La posmodernidad en política consiste en comprender que, para muchos profesionales de la política, el atractivo del poder es más importante que la fe en las ideas. ¿Una prueba? El mismo Sarkozy. Permítanme recordar que en su programa de candidato lo mismo apelaba a los padres fundadores de la derecha, de Giscard a Schuman, que a los mártires de la izquierda, de Jean Jaurès a Léon Blum. Todo valía. Ya nadie sabía en qué creía realmente Sarkozy. ¡Y funcionó! Y es que, como diría un gran crítico literario desaparecido, Hans Hubert Jauss, había un "horizonte de expectativas".
¿Qué es un "horizonte de expectativas"? Son impresiones, sensaciones, sentimientos, ideas espontáneas que flotan en el ambiente de toda una época y que algunos escritores consiguen cristalizar en sus obras, dotándolas así de vida y coherencia. Sarkozy ha cristalizado esas expectativas, ha transformado esas aspiraciones difusas en sumisiones sonrientes.
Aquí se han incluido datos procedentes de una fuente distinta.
File: src/rtl/mem_arbiter.sv
// mem_arbiter: arbitrates a single RAM port between an icache (read only) and a
// dcache (read/write). Only one grant is outstanding at a time. The dcache wins
// simultaneous requests. The RAM signals completion by reporting ACCESS on ramstate.
//
// Optional feature, selected by defining MEM_ARBITER_STARVE_GUARD_EN:
//   icache starvation guard. After four back-to-back dcache completions that
//   occurred while the icache was waiting, the next arbitration goes to the icache.
//   With the macro undefined, the dcache has strict priority and no counter exists.
//
// Ports
//   CLK       in   1   rising-edge clock
//   RST       in   1   synchronous active-high reset
//   iREN      in   1   icache read request
//   dREN      in   1   dcache read request
//   dWEN      in   1   dcache write request (a write wins over a read)
//   iaddr     in   32  icache word address
//   daddr     in   32  dcache word address
//   dstore    in   32  dcache write data
//   iwait     out  1   icache stall; low only in the cycle its access completes
//   dwait     out  1   dcache stall; low only in the cycle its access completes
//   iload     out  32  last completed icache read data (registered)
//   dload     out  32  last completed dcache read data (registered)
//   ramREN    out  1   RAM read enable
//   ramWEN    out  1   RAM write enable
//   ramaddr   out  32  RAM address
//   ramstore  out  32  RAM write data
//   ramload   in   32  RAM read data
//   ramstate  in   2   RAM status: 0 FREE, 1 BUSY, 2 ACCESS, 3 ERROR
//   memerr    out  1   sticky RAM error flag, cleared only by reset
module mem_arbiter (
  input  logic        CLK,
  input  logic        RST,
  input  logic        iREN,
  input  logic        dREN,
  input  logic        dWEN,
  input  logic [31:0] iaddr,
  input  logic [31:0] daddr,
  input  logic [31:0] dstore,
  output logic        iwait,
  output logic        dwait,
  output logic [31:0] iload,
  output logic [31:0] dload,
  output logic        ramREN,
  output logic        ramWEN,
  output logic [31:0] ramaddr,
  output logic [31:0] ramstore,
  input  logic [31:0] ramload,
  input  logic [1:0]  ramstate,
  output logic        memerr
);

  localparam logic [1:0] RamFree   = 2'd0;
  localparam logic [1:0] RamBusy   = 2'd1;
  localparam logic [1:0] RamAccess = 2'd2;
  localparam logic [1:0] RamError  = 2'd3;

  typedef enum logic [1:0] {
    StIdle   = 2'd0,
    StDGrant = 2'd1,
    StIGrant = 2'd2
  } state_e;

  state_e      state_q;
  logic [31:0] iload_q;
  logic [31:0] dload_q;
  logic        memerr_q;

  logic d_req;
  logic d_done;
  logic i_done;
  logic starve_force;

  assign d_req = dREN | dWEN;

  // A completion needs the owner to still be requesting; a request dropped in the
  // ACCESS cycle is treated as an abort, so no wait pulse and no load update.
  assign d_done = (state_q == StDGrant) && d_req && (ramstate == RamAccess);
  assign i_done = (state_q == StIGrant) && iREN && (ramstate == RamAccess);

`ifdef MEM_ARBITER_STARVE_GUARD_EN
  // Consecutive dcache completions seen while the icache was waiting.
  logic [2:0] starve_q;

  assign starve_force = (starve_q == 3'd4) && iREN;

  always_ff @(posedge CLK) begin
    if (RST) begin
      starve_q <= 3'd0;
    end else if (!iREN || i_done) begin
      starve_q <= 3'd0;
    end else if ((state_q == StIdle) && starve_force) begin
      // The forced icache grant consumes the accumulated count.
      starve_q <= 3'd0;
    end else if (d_done && (starve_q != 3'd4)) begin
      starve_q <= starve_q + 3'd1;
    end
  end
`else
  assign starve_force = 1'b0;
`endif

  // Arbitration FSM plus the registered load data and error flag.
  always_ff @(posedge CLK) begin
    if (RST) begin
      state_q  <= StIdle;
      iload_q  <= 32'd0;
      dload_q  <= 32'd0;
      memerr_q <= 1'b0;
    end else begin
      unique case (state_q)
        StIdle: begin
          if (starve_force) begin
            state_q <= StIGrant;
          end else if (d_req) begin
            state_q <= StDGrant;
          end else if (iREN) begin
            state_q <= StIGrant;
          end
        end

        StDGrant: begin
          if (!d_req) begin
            state_q <= StIdle;
          end else begin
            case (ramstate)
              RamAccess: begin
                // Writes complete without touching the read-data register.
                if (!dWEN) begin
                  dload_q <= ramload;
                end
                state_q <= StIdle;
              end
              RamError: begin
                // Drop the grant; the still-asserted request is re-arbitrated.
                memerr_q <= 1'b1;
                state_q  <= StIdle;
              end
              RamFree, RamBusy: ;
              default: ;
            endcase
          end
        end

        StIGrant: begin
          if (!iREN) begin
            state_q <= StIdle;
          end else begin
            case (ramstate)
              RamAccess: begin
                iload_q <= ramload;
                state_q <= StIdle;
              end
              RamError: begin
                memerr_q <= 1'b1;
                state_q  <= StIdle;
              end
              RamFree, RamBusy: ;
              default: ;
            endcase
          end
        end

        default: state_q <= StIdle;
      endcase
    end
  end

  // RAM request side decoded from the current owner. Held quiet while reset is
  // asserted so an abandoned grant never reaches the RAM.
  always_comb begin
    ramREN   = 1'b0;
    ramWEN   = 1'b0;
    ramaddr  = 32'd0;
    ramstore = 32'd0;
    if (!RST) begin
      unique case (state_q)
        StDGrant: begin
          ramaddr  = daddr;
          ramstore = dstore;
          ramWEN   = dWEN;
          ramREN   = dREN & ~dWEN;
        end
        StIGrant: begin
          ramaddr = iaddr;
          ramREN  = 1'b1;
        end
        default: ;
      endcase
    end
  end

  // Stall outputs release combinationally in the completing cycle only.
  assign iwait  = ~(i_done & ~RST);
  assign dwait  = ~(d_done & ~RST);

  assign iload  = iload_q;
  assign dload  = dload_q;
  assign memerr = memerr_q;

endmodule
Es el escritor cotidiano de esas demandas de poder, o consideración, o reconocimiento, de esas vanidades por satisfacer, de esos narcisismos que halagar. Ha comprendido maravillosamente su época, la significación del individualismo pequeñoburgués triunfante, y es su personificación.
¡Pero que nadie se equivoque! Pues, en lo esencial, nuestro presidente posmoderno es más realista que Sancho Panza y más duro de pelar que cualquier comerciante de bazar. No hará concesiones en sus orientaciones económicas liberales; no retrocederá un milímetro en su autoritario credo sobre moral y valores; seguirá siendo el mejor defensor de la Europa liberal aunque tenga que simular conseguirlo entonando el himno a la "Gran Nación"; seguirá utilizando a la inmigración como chivo expiatorio, aunque para ello tenga que llamar a su servicio en el Gobierno a algunos beurs [jóvenes de origen magrebí nacidos en Francia]; será el fiel aliado de la Norteamérica imperial, aunque para eso tenga que aliarse con Hillary Clinton.
Y no le faltan ideas: quiere un Tratado institucional europeo adoptado por el Parlamento (su mayoría), pero no en referéndum (se encomienda a De Gaulle, pero no a la soberanía popular); quiere una "Unión Mediterránea" sólo para impedir que Turquía entre en Europa y para proponer un "nuevo" enfoque de la "inmigración seleccionada"... En resumen, Nicolas Sarkozy es un presidente que sabe disimular notablemente bien la prosaica realidad tras la representación lúdica de esa misma realidad. Heinrich Heine, observando la vida política del siglo XIX, decía ya: "Danzamos sobre un volcán, pero danzamos". ¿Cuánto tiempo durará la sinfonía sarkozyana?
Sami Naïr es profesor invitado de la Universidad Carlos III. Traducción de José Luis Sánchez Silva.